-------- Record extracts
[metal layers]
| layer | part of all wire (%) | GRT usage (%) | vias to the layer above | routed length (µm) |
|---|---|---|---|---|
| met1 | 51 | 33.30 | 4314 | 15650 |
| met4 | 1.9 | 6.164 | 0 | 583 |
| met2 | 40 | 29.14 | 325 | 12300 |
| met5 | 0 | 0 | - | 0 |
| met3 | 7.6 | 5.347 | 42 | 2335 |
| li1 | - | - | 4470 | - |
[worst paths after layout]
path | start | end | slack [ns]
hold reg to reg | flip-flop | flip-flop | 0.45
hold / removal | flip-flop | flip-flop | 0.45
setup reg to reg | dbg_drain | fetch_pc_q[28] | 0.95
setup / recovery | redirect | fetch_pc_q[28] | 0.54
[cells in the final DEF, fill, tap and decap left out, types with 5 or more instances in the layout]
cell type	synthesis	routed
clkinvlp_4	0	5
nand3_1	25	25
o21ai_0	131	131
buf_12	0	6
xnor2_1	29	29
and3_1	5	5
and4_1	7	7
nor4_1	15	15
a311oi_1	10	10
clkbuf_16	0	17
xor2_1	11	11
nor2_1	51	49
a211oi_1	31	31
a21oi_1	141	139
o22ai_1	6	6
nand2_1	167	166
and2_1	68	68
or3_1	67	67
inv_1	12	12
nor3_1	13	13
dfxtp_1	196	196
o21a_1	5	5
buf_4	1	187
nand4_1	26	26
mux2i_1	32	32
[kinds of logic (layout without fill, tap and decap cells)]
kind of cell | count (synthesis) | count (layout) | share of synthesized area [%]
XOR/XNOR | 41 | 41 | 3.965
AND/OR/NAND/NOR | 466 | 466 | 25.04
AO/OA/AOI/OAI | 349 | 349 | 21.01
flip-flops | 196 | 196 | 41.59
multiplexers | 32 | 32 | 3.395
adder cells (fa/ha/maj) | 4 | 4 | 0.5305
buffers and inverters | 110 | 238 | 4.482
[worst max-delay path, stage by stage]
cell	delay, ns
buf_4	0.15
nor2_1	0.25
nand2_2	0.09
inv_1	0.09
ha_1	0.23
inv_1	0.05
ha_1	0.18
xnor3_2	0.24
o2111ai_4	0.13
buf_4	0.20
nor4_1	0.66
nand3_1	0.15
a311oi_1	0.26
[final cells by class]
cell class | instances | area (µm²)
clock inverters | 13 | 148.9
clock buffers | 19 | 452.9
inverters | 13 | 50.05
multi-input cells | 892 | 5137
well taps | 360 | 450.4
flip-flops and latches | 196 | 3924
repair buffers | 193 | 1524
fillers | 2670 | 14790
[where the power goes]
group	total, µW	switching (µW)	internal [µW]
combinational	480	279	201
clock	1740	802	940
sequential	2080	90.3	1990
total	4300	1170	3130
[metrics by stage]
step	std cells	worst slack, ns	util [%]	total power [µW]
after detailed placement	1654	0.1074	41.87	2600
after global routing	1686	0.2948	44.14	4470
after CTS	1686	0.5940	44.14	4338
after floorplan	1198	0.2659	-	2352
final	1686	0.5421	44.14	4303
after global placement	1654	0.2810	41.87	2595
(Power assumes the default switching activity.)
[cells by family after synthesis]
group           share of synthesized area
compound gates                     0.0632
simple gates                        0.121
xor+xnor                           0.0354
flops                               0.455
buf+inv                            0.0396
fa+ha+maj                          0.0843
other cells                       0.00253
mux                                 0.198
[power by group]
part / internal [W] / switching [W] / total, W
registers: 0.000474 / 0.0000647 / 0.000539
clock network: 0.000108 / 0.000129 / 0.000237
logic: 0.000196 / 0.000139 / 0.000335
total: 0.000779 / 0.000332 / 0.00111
## config.mk

```make
export PLATFORM = sky130hd
export DESIGN_NAME = seat_request_ctrl
export DESIGN_NICKNAME = d
export VERILOG_FILES = /design/src/rtl/seat_request_ctrl.sv
export SDC_FILE = /design/constraint.sdc
export NUM_CORES = 1
export LEC_CHECK = 0
export BUFFER_PORTS_ARGS = -buffer_cell sky130_fd_sc_hd__buf_2
export CAP_MARGIN = 30
export CORE_AREA = 2 2 215 217
export CTS_CLUSTER_SIZE = 28
export DETAILED_ROUTE_END_ITERATION = 8
export DIE_AREA = 0 0 217 219
export GPL_ROUTABILITY_DRIVEN = 0
export PLACE_DENSITY = 0.43
export SLEW_MARGIN = 15
export SYNTH_ARGS = -nofsm -noshare
export SYNTH_HDL_FRONTEND = slang
export SYNTH_SLANG_ARGS = --single-unit
```

## constraint.sdc

```tcl
create_clock -name clk -period 2.3 [get_ports clk]
set_clock_uncertainty 0.05 [all_clocks]
set_input_delay 0.115 -clock clk [delete_from_list [all_inputs] [get_ports clk]]
set_output_delay 0.115 -clock clk [all_outputs]
set_load 0.03 [all_outputs]
```

## src/rtl/seat_request_ctrl.sv

```systemverilog
// Front-end sequencer for the seat reservation table: kiosk request FIFO,
// manager command register, minute clock and one-pulse-at-a-time command issue.

package seat_request_ctrl_pkg;

    localparam int unsigned STUDENT_W = 32;
    localparam int unsigned SEAT_W    = 5;
    localparam int unsigned SSTATE_W  = 2;
    localparam int unsigned MINUTE_W  = 11;

    typedef struct packed {
        logic [STUDENT_W-1:0] student;
        logic [SEAT_W-1:0]    seat;
        logic [SSTATE_W-1:0]  state;
    } seat_req_t;

    typedef enum logic [1:0] {
        OP_NOP   = 2'd0,
        OP_BAN   = 2'd1,
        OP_LIMIT = 2'd2,
        OP_CLEAR = 2'd3
    } mgr_op_e;

endpackage

module seat_request_ctrl
    import seat_request_ctrl_pkg::*;
#(
    parameter int unsigned FIFO_DEPTH    = 4,
    parameter int unsigned TICKS_PER_MIN = 60,
    parameter int unsigned LIMIT_DEFAULT = 120,
    parameter int unsigned BAN_DEFAULT   = 2
) (
    input  logic                 clk,
    input  logic                 rst_n,
    input  logic                 req_valid,
    output logic                 req_ready,
    input  logic [STUDENT_W-1:0] req_student,
    input  logic [SEAT_W-1:0]    req_seat,
    input  logic [SSTATE_W-1:0]  req_state,
    input  logic                 mgr_valid,
    input  logic [1:0]           mgr_op,
    input  logic [1:0]           mgr_ban,
    input  logic [MINUTE_W-1:0]  mgr_limit,
    output logic                 rst_mem,
    output logic                 write_mem,
    output logic [STUDENT_W-1:0] Student_No_mem,
    output logic [SEAT_W-1:0]    Seat_No_mem,
    output logic [SSTATE_W-1:0]  Seat_State_mem,
    output logic [MINUTE_W-1:0]  Time_mem,
    output logic [1:0]           write_set_mem,
    output logic [1:0]           ban_mem,
    output logic [MINUTE_W-1:0]  limit_time_mem,
    output logic [2:0]           fifo_count,
    output logic [7:0]           drop_cnt
);

    localparam int unsigned PTR_W       = (FIFO_DEPTH > 1) ? $clog2(FIFO_DEPTH) : 1;
    localparam int unsigned CNT_W       = $clog2(FIFO_DEPTH) + 1;
    localparam int unsigned TICK_W      = (TICKS_PER_MIN > 1) ? $clog2(TICKS_PER_MIN) : 1;
    localparam int unsigned MIN_PER_DAY = 1440;

    typedef enum logic [1:0] {
        ST_IDLE  = 2'd0,
        ST_ISSUE = 2'd1,
        ST_HOLD  = 2'd2
    } state_e;

    state_e                r_state;
    state_e                w_state_nxt;

    seat_req_t             r_fifo [FIFO_DEPTH];
    logic [PTR_W-1:0]      r_wr_ptr;
    logic [PTR_W-1:0]      r_rd_ptr;
    logic [CNT_W-1:0]      r_count;

    logic                  r_pend_vld;
    mgr_op_e               r_pend_op;
    logic [1:0]            r_pend_ban;
    logic [MINUTE_W-1:0]   r_pend_limit;

    logic [TICK_W-1:0]     r_tick;
    logic [MINUTE_W-1:0]   r_time;

    seat_req_t             r_ops;
    seat_req_t             w_ops_nxt;
    logic                  r_write;
    logic                  w_write_nxt;
    logic                  r_rst;
    logic                  w_rst_nxt;
    logic [1:0]            r_set;
    logic [1:0]            w_set_nxt;
    logic [1:0]            r_ban;
    logic [1:0]            w_ban_nxt;
    logic [MINUTE_W-1:0]   r_limit;
    logic [MINUTE_W-1:0]   w_limit_nxt;
    logic [7:0]            r_drop;

    logic                  w_req_ready;
    logic                  w_req_ok;
    logic                  w_accept;
    logic                  w_push;
    logic                  w_drop;
    logic                  w_pop;
    logic                  w_take_mgr;
    logic                  w_flush;
    logic                  w_mgr_load;

    assign w_req_ready = (r_count < CNT_W'(FIFO_DEPTH));
    assign w_req_ok    = (req_student != '0) && (req_state != 2'd3);
    assign w_accept    = req_valid && w_req_ready;
    // A push landing on the clear-all edge is discarded along with the queue.
    assign w_push      = w_accept && w_req_ok && !w_flush;
    assign w_drop      = w_accept && !w_req_ok;
    assign w_mgr_load  = mgr_valid && (mgr_op != 2'd0);

    // Free-running minute-of-day clock, independent of the sequencer.
    always_ff @(posedge clk or negedge rst_n) begin
        if (!rst_n) begin
            r_tick <= '0;
            r_time <= '0;
        end else if (r_tick == TICK_W'(TICKS_PER_MIN - 1)) begin
            r_tick <= '0;
            r_time <= (r_time == MINUTE_W'(MIN_PER_DAY - 1)) ? '0 : r_time + MINUTE_W'(1);
        end else begin
            r_tick <= r_tick + TICK_W'(1);
        end
    end

    // Kiosk request queue.
    always_ff @(posedge clk or negedge rst_n) begin
        if (!rst_n) begin
            r_wr_ptr <= '0;
            r_rd_ptr <= '0;
            r_count  <= '0;
            for (int i = 0; i < int'(FIFO_DEPTH); i++) begin
                r_fifo[i] <= '0;
            end
        end else if (w_flush) begin
            r_wr_ptr <= '0;
            r_rd_ptr <= '0;
            r_count  <= '0;
        end else begin
            if (w_push) begin
                r_fifo[r_wr_ptr] <= '{student: req_student, seat: req_seat, state: req_state};
                r_wr_ptr         <= r_wr_ptr + PTR_W'(1);
            end
            if (w_pop) begin
                r_rd_ptr <= r_rd_ptr + PTR_W'(1);
            end
            r_count <= r_count + CNT_W'(w_push) - CNT_W'(w_pop);
        end
    end

    // Saturating count of rejected requests.
    always_ff @(posedge clk or negedge rst_n) begin
        if (!rst_n) begin
            r_drop <= '0;
        end else if (w_drop && (r_drop != 8'hFF)) begin
            r_drop <= r_drop + 8'd1;
        end
    end

    // Single-entry manager command register; a newer command replaces an older one.
    always_ff @(posedge clk or negedge rst_n) begin
        if (!rst_n) begin
            r_pend_vld   <= 1'b0;
            r_pend_op    <= OP_NOP;
            r_pend_ban   <= '0;
            r_pend_limit <= '0;
        end else if (w_mgr_load) begin
            r_pend_vld   <= 1'b1;
            r_pend_op    <= mgr_op_e'(mgr_op);
            r_pend_ban   <= (mgr_ban == 2'd3) ? 2'd2 : mgr_ban;
            r_pend_limit <= mgr_limit;
        end else if (w_take_mgr) begin
            r_pend_vld   <= 1'b0;
        end
    end

    // Sequencer state and registered table-side outputs.
    always_ff @(posedge clk or negedge rst_n) begin
        if (!rst_n) begin
            r_state <= ST_IDLE;
            r_write <= 1'b0;
            r_rst   <= 1'b0;
            r_set   <= '0;
            r_ops   <= '0;
            r_ban   <= 2'(BAN_DEFAULT);
            r_limit <= MINUTE_W'(LIMIT_DEFAULT);
        end else begin
            r_state <= w_state_nxt;
            r_write <= w_write_nxt;
            r_rst   <= w_rst_nxt;
            r_set   <= w_set_nxt;
            r_ops   <= w_ops_nxt;
            r_ban   <= w_ban_nxt;
            r_limit <= w_limit_nxt;
        end
    end

    // Next-state: manager command beats the queue; each operation spends ISSUE then HOLD.
    always_comb begin
        w_state_nxt = r_state;
        w_pop       = 1'b0;
        w_take_mgr  = 1'b0;
        w_flush     = 1'b0;
        w_write_nxt = 1'b0;
        w_rst_nxt   = 1'b0;
        w_set_nxt   = '0;
        w_ops_nxt   = r_ops;
        w_ban_nxt   = r_ban;
        w_limit_nxt = r_limit;

        unique case (r_state)
            ST_IDLE: begin
                if (r_pend_vld) begin
                    w_take_mgr  = 1'b1;
                    w_state_nxt = ST_ISSUE;
                    case (r_pend_op)
                        OP_BAN: begin
                            w_ban_nxt = r_pend_ban;
                            w_set_nxt = 2'd1;
                        end
                        OP_LIMIT: begin
                            w_limit_nxt = r_pend_limit;
                            w_set_nxt   = 2'd2;
                        end
                        OP_CLEAR: begin
                            w_rst_nxt = 1'b1;
                            w_flush   = 1'b1;
                        end
                        default: ;
                    endcase
                end else if (r_count != '0) begin
                    w_pop       = 1'b1;
                    w_write_nxt = 1'b1;
                    w_ops_nxt   = r_fifo[r_rd_ptr];
                    w_state_nxt = ST_ISSUE;
                end
            end
            ST_ISSUE: w_state_nxt = ST_HOLD;
            ST_HOLD:  w_state_nxt = ST_IDLE;
            default:  w_state_nxt = ST_IDLE;
        endcase
    end

    assign req_ready      = w_req_ready;
    assign rst_mem        = r_rst;
    assign write_mem      = r_write;
    assign Student_No_mem = r_ops.student;
    assign Seat_No_mem    = r_ops.seat;
    assign Seat_State_mem = r_ops.state;
    assign Time_mem       = r_time;
    assign write_set_mem  = r_set;
    assign ban_mem        = r_ban;
    assign limit_time_mem = r_limit;
    assign fifo_count     = 3'(r_count);
    assign drop_cnt       = r_drop;

endmodule

```

* After elaboration in Yosys (flattened, before gate mapping) *
Index checks and enable logic that the tools add are counted.
W data, S select, Z words.

storage, ports and cells
  bits in registers = 262
  input port bits = 58

cells by class
  $lt $le $gt $ge = 4
  mux-type cells = 30
  equality and inequality tests = 10
  reduce and logical (&&, ||, !) cells = 21
  bitwise operators = 4
  add/subtract/negate cells = 7

operator list
  operator                 count
  $bwmux W156              1
  $mux W39                 3
  $bmux W39 S2             1
  $demux W39 S2            1
  $reduce_bool A32 Y1      1
  $mux W2                  9
  $add A11 B1 Y11 const B  1
  $eq A11 B11 Y1 const B   1
  $mux W11                 1
  $mux W1                  10
  $reduce_and A3 Y1        3
  $add A8 B1 Y8 const B    1
  $logic_and A1 B1 Y1      8
  $ne A8 B8 Y1 const B     1
  $pmux W2 S2              2
  $reduce_bool A2 Y1       4
  $add A6 B1 Y6 const B    1
  $eq A2 B2 Y1 const B     3
  $eq A6 B6 Y1 const B     1
  $ge A3 B3 Y1 const B     2
  $mux W6                  1
  $not A2 Y3               2
  $add A2 B1 Y2 const B    2
  $eq A2 B1 Y1 const B     2
  12 further kinds         14

* Longest topological paths before layout *
  word-level depth = 9
  mapped depth = 13

* Worst setup path before layout *
No wires, ideal clock.

  kind = reg2reg
  start = reg r_count[1], in the netlist fifo_count[1]
  end = reg r_count[2], in the netlist fifo_count[2]
  buffers on the path = 1
  setup time = 0.119 ns
  data required time = 2.131 ns
  setup slack = -0.314 ns
  period minus slack after synthesis = 2.614 ns
  stages on the path, launching flop included = 12
  arrival = 2.445 ns
  path through = dfrtp_1 > nor3_1 > nor4_2 > buf_2 > ha_1 > inv_1 > ha_1 > inv_1 > fa_1 > xnor2_1 > xnor2_1 > nor2_1

between the ends
  elaborated cells between the ends (all ways) = 11
  classes of those cells = add/sub (2); order compare (1); mux (4); reduce/logical (4)

RTL lines
  what                    line  RTL
  from (decl)             75    logic [CNT_W-1:0] r_count;
  from (signal assigned)  151   r_count <= r_count + CNT_W'(w_push) - CNT_W'(w_pop);
  $reduce_bool A3 Y1      235   end else if (r_count != '0) begin
  $mux W1                 235
  $mux W1                 217   if (r_pend_vld) begin
  $mux W1                 215   unique case (r_state)
  net w_pop               104   logic w_pop;
  $sub A3 B1 Y3           151
  $mux W3                 139   end else if (w_flush) begin

The timed path passes the listed nets, and every way through them passes these cells.
A chain may end at the register's enable or synchronous reset.

* Final worst setup path *
  start = reg r_state[0]
  end = reg r_count[2], in the netlist fifo_count[2]

between the ends
  cells in the longest elaborated chain, start to end = 7
  elaborated cells between the ends (all ways) = 8
  classes of those cells = add/sub (2); mux (3); reduce/logical (3)

RTL lines
  what                    line  RTL
  from (decl)             69    state_e r_state;
  from (signal assigned)  192   r_state <= w_state_nxt;
  $logic_not A2 Y1 (*)    215
  $mux W1                 215
  $logic_not A1 Y1        113   assign w_push = w_accept && w_req_ok && !w_flush;
  $logic_and A1 B1 Y1     113
  $add A3 B1 Y3           151
  $sub A3 B1 Y3           151
  $mux W3 (*)             139

Every way passes the cells marked *; elsewhere a longest branch is shown, timed or not.

==> results.json <==
{
  "status": "completed",
  "final_cells": 1607,
  "total_leakage_power_nw": 6.827,
  "initial_core_utilization_pct": 24.87,
  "antenna_violating_nets_post_route": 0,
  "setup_ws_ns": 0.07194,
  "die_w_um": 217,
  "tritoncts.num_buffers": 35,
  "avgSynthCellArea_um2": 15.71,
  "register_to_register_setup_slack_ns": 0.07,
  "timing.rr.start": "r_state[0]",
  "worst-endpoint-arrival_ns": 2.58,
  "worstPathRequired_ns": 2.66,
  "max_clock_freq_mhz": 448.8,
  "post_synth_edffs": 0,
  "htree_levels": 2,
  "register_area_mm2": 0.006571,
  "grt_usage_pct": 12.33,
  "fraction_of_layout_cells_with_a_size_suffix_above_1_pct": 54.47,
  "die_y_um": 219,
  "max_slew.worst_pin.slew_ns": 0.7803,
  "holdCritPathClass": "in -> async",
  "met1Wirelength_mm": 12.98,
  "post_synth_inst_count": 714,
  "critPathCapture": "fifo_count[2]",
  "setup_viol_count_final": 0,
  "wl_met3_mm": 1.825,
  "dieArea_mm2": 0.04752,
  "worstSetupEndpointType": "register",
  "rows": 78,
  "clkSlewWorstSetupHoldPaths_ns": 0.06,
  "vdd.ir_drop.worst_mv": 0.6450,
  "postLayoutCoreUtil_pct": 33.46,
  "placed_area_mm2": 0.01324,
  "drt_first_iter_violations": 263,
  "tritoncts": "yes",
  "synth.yosys.seq_area_share_pct": 58.52,
  "regToRegEndpoint": "fifo_count[2]",
  "drt_drc_violations_left": 0,
  "cts_buffer_depth": 3,
  "area_delta_synth_final_pct": 34.53,
  "worst_skew_pair.late_latency_ns": 0.53,
  "synth_cell_types": 42,
  "grt_start_max_net_pins": 58,
  "pwr_density_cell_mw_per_mm2": 1353,
  "grt_antenna_before_repair": 2,
  "worst_hold_slack_ns": 0.09386,
  "synth_seq_cells": 262,
  "footprint_of_the_multi_input_gates_mm2": 0.004448,
  "detailed_place_hpwl_mm": 17.90,
  "fin_area_mm2": 0.01509,
  "worstSetupPathType": "reg -> reg",
  "highest_signal_layer_in_the_routed_design": "met5",
  "via_count_of_the_first_global_routing_pass": 7617,
  "cts.sinks": 262,
  "buffer_ports.inserted": 136,
  "cp_max_fo": 2,
  "buffer_count_from_post_cts_setup_fixing": 0,
  "async_reset_ff_share_pct": 100.0,
  "floorplan.core_area_mm2": 0.04509,
  "synthesis.nets": 782,
  "reg2regPathDepth": 13,
  "post_drt_wl_per_cell_um": 17.46,
  "fill_cells": 4487,
  "ctsRootBufferMaster": "sky130_fd_sc_hd__clkbuf_16",
  "synth.yosys.warnings": 0,
  "grt_total_ovfl": 0,
  "detailroute.wirelength.met2_mm": 12.71,
  "startpoint_type": "register",
  "drtPass1Iterations": 4,
  "preCtsSetupSlack_ns": -0.5725,
  "finalCritPeriodShare_pct": 96.87,
  "num_vias": 6938,
  "rsz_0062_raised_after_global_routing": "true",
  "timing.critical_path.from": "r_state[0]",
  "dp.cells": 1487,
  "syn-cell-area_mm2": 0.01121,
  "global_route_wire_length_before_repair_mm": 45.04,
  "drv_slew": 0,
  "max_slew_margin_pct": 47.98,
  "vias_per_cell": 4.317,
  "hold_viol": 0,
  "nets": 1053,
  "ioPinCount": 137,
  "synth_flop_cell": "sky130_fd_sc_hd__dfrtp_1",
  "routed_wl_mm": 28.07,
  "drv.max_cap_violation_count": 0,
  "timing.final.crit_period_ns": 2.228
}
[layer usage]
layer | GRT usage [%] | vias up
met5 | 0 | -
met4 | 3.265 | 2
met3 | 4.227 | 37
met2 | 19.22 | 141
met1 | 16.33 | 3592
li1 | - | 3166
[power breakdown]
group / leakage (nW) / internal [mW] / switching, mW
Combinational: 3.00 / 3.78 / 3.31
Clock: 0.599 / 3.72 / 2.02
Sequential: 3.23 / 6.57 / 1.01
Total: 6.83 / 14.1 / 6.34
[cells in the final DEF, fill, tap and decap left out, types with 3 or more instances in the layout]
| master | n |
|---|---|
| sky130_fd_sc_hd__dfrtp_2 | 4 |
| sky130_fd_sc_hd__mux2_4 | 10 |
| sky130_fd_sc_hd__and3_1 | 4 |
| sky130_fd_sc_hd__nor4_1 | 10 |
| sky130_fd_sc_hd__dfrtp_1 | 252 |
| sky130_fd_sc_hd__bufinv_16 | 5 |
| sky130_fd_sc_hd__o21ai_0 | 11 |
| sky130_fd_sc_hd__nand2_1 | 25 |
| sky130_fd_sc_hd__clkbuf_1 | 6 |
| sky130_fd_sc_hd__buf_2 | 135 |
| sky130_fd_sc_hd__dfstp_2 | 5 |
| sky130_fd_sc_hd__xnor2_1 | 6 |
| sky130_fd_sc_hd__mux4_2 | 39 |
| sky130_fd_sc_hd__nor2_1 | 15 |
| sky130_fd_sc_hd__a31oi_1 | 3 |
| sky130_fd_sc_hd__clkbuf_8 | 8 |
| sky130_fd_sc_hd__nand3_1 | 11 |
| sky130_fd_sc_hd__dlygate4sd3_1 | 61 |
| sky130_fd_sc_hd__nand4_1 | 8 |
| sky130_fd_sc_hd__clkbuf_16 | 37 |
| sky130_fd_sc_hd__nand3_2 | 3 |
| sky130_fd_sc_hd__and4_1 | 3 |
| sky130_fd_sc_hd__ha_1 | 7 |
| sky130_fd_sc_hd__inv_1 | 6 |
| sky130_fd_sc_hd__buf_4 | 54 |
| sky130_fd_sc_hd__xor2_1 | 12 |
| sky130_fd_sc_hd__nor2b_1 | 3 |
| sky130_fd_sc_hd__buf_12 | 17 |
| sky130_fd_sc_hd__mux2_2 | 209 |
[metrics by stage]
step	power, mW	setup TNS [ns]
floorplan	12.56	-0.1271
global placement	14.70	-36.30
finish	20.41	0
global route	21.69	-0.05304
detailed placement	14.82	-40.96
CTS	20.85	0
[cells by family after synthesis]
kind of cell	share of synthesized area (%)
buffers and inverters	2.421
muxes	30.25
adders and majority gates	1.183
AOI/OAI and AO/OA	1.283
DFF	58.52
xor gates and xnor gates	1.484
and+or+nand+nor	4.865
[synth_stat cells (all sizes together), types with 8 or more instances]
cell type  count  share of area [%]
dfrtp        257                 57
mux4          39                7.8
ha             9                1.0
mux2         219                 22
clkbuf         9               0.30
nor2          17               0.71
nor4          12               0.78
nand3         15               0.91
xor2          12               0.94
nand2         27               0.90
inv            9               0.30
buf           26                1.8
nand4          8               0.45
o21ai         12               0.54
[critical path, stage by stage, from the launching register on]
cell and delay, ns:
sky130_fd_sc_hd__dfrtp_1 0.38, sky130_fd_sc_hd__nor2_2 0.14, sky130_fd_sc_hd__and4_1 0.20, sky130_fd_sc_hd__buf_6 0.12, sky130_fd_sc_hd__nor2_8 0.04, sky130_fd_sc_hd__nand2_4 0.06
sky130_fd_sc_hd__ha_4 0.20, sky130_fd_sc_hd__inv_2 0.06, sky130_fd_sc_hd__ha_4 0.11, sky130_fd_sc_hd__inv_2 0.03, sky130_fd_sc_hd__fa_2 0.34, sky130_fd_sc_hd__xnor2_2 0.18
sky130_fd_sc_hd__xnor2_1 0.13, sky130_fd_sc_hd__nor2_1 0.06
[cell type report]
type | count | area share [%]
clock buffers | 51 | 7.016
repair buffers | 269 | 13.64
well taps | 600 | 4.976
clock inverters | 7 | 1.062
inverters | 9 | 0.2488
multi-input cells | 408 | 29.48
flip-flops and latches | 262 | 43.56
diodes | 1 | 0.01659
[registers in the layout (all words and copies together) (netlist names), 3 cells and up]
register and flops:
r_fifo 156, fifo_count 3, drop_cnt 8, r_tick 6, limit_time_mem 11, Seat_No_mem 5
Student_No_mem 32, r_pend_limit 11, Time_mem 11
[worst min-delay path by stage]
stage,from,to,slack (ns),depth (start not counted)
after floorplan,rst_n,Seat_No_mem[0],-0.23,0
after detailed placement,rst_n,r_fifo[137],0.06,1
after global placement,rst_n,Student_No_mem[13],0.05,1
after CTS,rst_n,r_fifo[65],0.08,2
final,rst_n,r_fifo[137],0.09,2
after global routing,rst_n,r_fifo[103],0.11,2
[what timing repair did]
item                       in CTS  in global routing
hold endpoints to repair      431                  0
gates cloned                    0                  0
setup endpoints to repair       1                 11
gates resized for setup         3                  1
hold buffers                   61                  0
pin swaps                       4                  8
No activity file was read; power rests on OpenSTA's default activity.
**config.mk**
```make
export PLATFORM = sky130hd
export DESIGN_NAME = wash_cycle_ctrl_flat
export DESIGN_NICKNAME = d
export VERILOG_FILES = /design/src/rtl/wash_cycle_if.sv /design/src/rtl/wash_cycle_ctrl.sv /design/src/flat_wrapper.sv
export SDC_FILE = /design/constraint.sdc
export NUM_CORES = 1
export LEC_CHECK = 0
export ABC_AREA = 1
export ABC_CLOCK_PERIOD_IN_PS = 3700
export CORE_MARGIN = 2
export CORE_UTILIZATION = 55
export CTS_CLUSTER_SIZE = 24
export DETAILED_ROUTE_END_ITERATION = 16
export HOLD_SLACK_MARGIN = 0.08
export PLACE_DENSITY = 0.81
export SLEW_MARGIN = 20
export SYNTH_ARGS = -nofsm -noshare
export SYNTH_HDL_FRONTEND = slang
export SYNTH_SLANG_ARGS = --single-unit
```
**constraint.sdc**
```tcl
create_clock -name clk -period 3.7 [get_ports clk]
set_clock_uncertainty 0.05 [all_clocks]
set_input_delay 0.555 -clock clk [delete_from_list [all_inputs] [get_ports clk]]
set_output_delay 0.555 -clock clk [all_outputs]
set_load 0.01 [all_outputs]
```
----------------
**What you should do**. Count every line of the records that holds "part". State the number, nothing else.

**Written answer**. 2